[ISN] Legal threats continue over Lynn presentation slides

From: InfoSec News (isn@private)
Date: Wed Aug 03 2005 - 03:06:24 PDT


http://www.techworld.com/security/news/index.cfm?NewsID=4139

By Robert McMillan
IDG News Service &
Kieren McCarthy
Techworld
02 August 2005

The leak of the controversial Cisco IOS security presentation is 
continuing to draw legal threats on those hosting a pdf copy on their 
servers.

Security research company Internet Security Systems (ISS), the company 
at the centre of the saga, has sent a cease-and-desist letter to 
Richard Forno, a security researcher who just hours earlier had posted 
the presentation slides to his InfoWarrior.org site.

The letter from ISS' lawyers, believed to be but one of many, accused 
Forno of publishing stolen proprietary information and threatened 
legal action if he did not remove the ISS material. 

Forno said in a letter on the site that he decided to pull the slides 
but added angrily: "Had the two companies involved said nothing about 
this briefing, it's quite likely that few if any people or news 
outlets would've given it more than a passing thought. But as a result 
of their heavy-handed tactics this week, both Cisco and ISS have ended 
up publicising a serious vulnerability quite significantly and thusly 
re-ignited the discussion over how the Internet security community 
handles vulnerability disclosure and product updates."

A Cisco spokesman downplayed his company's involvement. "We're not 
sending out those letters. ISS is doing that through their law firms," 
he said. ISS declined to comment for this story.
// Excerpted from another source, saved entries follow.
===== src/include/pm_clk_pkg.sv =====
// Purpose: shared constants and types for the synchronous clock prescaler
// Assumes: one root clock, AHB-Lite register access, 32-bit data
// Notes: clock domains leave the block as one-cycle clock enables
package pm_clk_pkg;
	localparam int EXP_W = 3;
	localparam int PRESC_W = 8;
	localparam int APPLY_W = 7;
	localparam int NUM_PBUS = 3;
	localparam int MASK_W = 32;
	localparam int OFS_W = 8;
	localparam int LVL_W = 2;
	localparam int CAUSE_W = 8;

	localparam logic [PRESC_W-1:0] PRESC_ONE = 8'h01;
	localparam logic [PRESC_W-1:0] PRESC_RESET = 8'h00;
	// all taps up to 128x end their period together here
	localparam logic [APPLY_W-1:0] APPLY_PHASE = 7'h7f;
	localparam logic [EXP_W-1:0] EXP_UNDIVIDED = 3'h0;

	localparam logic [OFS_W-1:0] SLEEP_CFG_OFS = 8'h00;
	localparam logic [OFS_W-1:0] PROC_SEL_OFS = 8'h08;
	localparam logic [OFS_W-1:0] PBUS_SEL_OFS = 8'h0c;
	localparam logic [OFS_W-1:0] AHB_MASK_OFS = 8'h18;
	localparam logic [OFS_W-1:0] PBUS_MASK_OFS = 8'h1c;
	localparam logic [OFS_W-1:0] INT_EN_CLR_OFS = 8'h30;
	localparam logic [OFS_W-1:0] INT_EN_SET_OFS = 8'h34;
	localparam logic [OFS_W-1:0] INT_FLAG_OFS = 8'h38;
	localparam logic [OFS_W-1:0] RESET_CAUSE_OFS = 8'h3c;
	localparam logic [OFS_W-1:0] REG_STEP = 8'h04;

	localparam int CLOCK_READY_FLAG_BIT = 0;
	localparam int PM_CLK_BIT = 1;
	localparam logic [MASK_W-1:0] AHB_MASK_RESET = 32'hffffffff;
	localparam logic [MASK_W-1:0] PBUS_MASK_RESET = 32'h0000007f;
	localparam logic [LVL_W-1:0] LVL_AHB_STOP = 2'h1;
	localparam logic [LVL_W-1:0] LVL_PBUS_STOP = 2'h2;
	localparam logic [1:0] HRESP_OKAY = 2'h0;

	typedef struct packed {
		logic hsel;
		logic [31:0] haddr;
		logic [1:0] htrans;
		logic hwrite;
		logic [2:0] hsize;
		logic [31:0] hwdata;
		logic hready;
	} ahb_req_type;

	typedef struct packed {
		logic hreadyout;
		logic hresp;
		logic [31:0] hrdata;
	} ahb_rsp_type;

	typedef struct packed {
		logic cpu;
		logic ahb;
		logic [NUM_PBUS-1:0] pbus;
	} clk_en_type;

	typedef enum logic [1:0] {BUS_IDLE, BUS_WR, BUS_RD_WAIT} bus_phase_type;

	typedef struct packed {
		logic [PRESC_W-1:0] presc;
		logic [EXP_W-1:0] cpu_exp;
		logic [NUM_PBUS-1:0][EXP_W-1:0] pbus_exp;
		logic [EXP_W-1:0] pend_cpu_exp;
		logic [NUM_PBUS-1:0][EXP_W-1:0] pend_pbus_exp;
		logic pending;
		logic clock_ready_flag;
		logic inten;
		logic irq;
		logic [LVL_W-1:0] sleep_lvl;
		logic [MASK_W-1:0] ahb_mask;
		logic [NUM_PBUS-1:0][MASK_W-1:0] pbus_mask;
		logic [CAUSE_W-1:0] cause;
		logic cause_done;
		logic sys_rst_b;
		logic cpu_run;
		bus_phase_type phase;
		logic [OFS_W-1:0] dp_addr;
		logic dp_dbg;
		ahb_rsp_type rsp;
		clk_en_type clk_en;
		logic [MASK_W-1:0] ahb_gate;
		logic [NUM_PBUS-1:0][MASK_W-1:0] pbus_gate;
	} pm_state_type;
endpackage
The legal threats are unlikely to have much of an impact however. The 
material is already available on a string of other websites and the 
ongoing controversy has drawn more and more people to the case. Two 
versions of the presentation have since appeared, as well as 
photographs of the actual presentation at the Red Hat conference in 
Las Vegas. Anyone likely to understand the full import of the slides 
will easily locate the presentation. 

Cisco has since produced an advisory on the holes in its IOS software 
- patched back in April, following wider awareness of the situation.

One of the other high-profile hosters of material surrounding the 
case, Cryptome, was unable to say whether it had received similar 
legal threats but its administrator, John Young, said it was Cryptome 
policy to ignore any such threats. The site has since added a page 
covering discussions of the Lynn presentations.

The controversy has ignited debate within the security community about 
the limits of responsible disclosure and whether companies such as 
Cisco are helping hackers or users through the public discussion of 
security flaws. To most Black Hat attendees interviewed last week, 
Cisco and ISS's actions clearly went too far.

One attendee said that companies such as Cisco should embrace this 
type of disclosure. "I look at it this way: It's free research," said 
Robert Gregory, an Information Assurance Engineer with Northrop 
Grumman's TASC division. "You've got the entire IT community doing 
research for you, and it's not costing you a dime."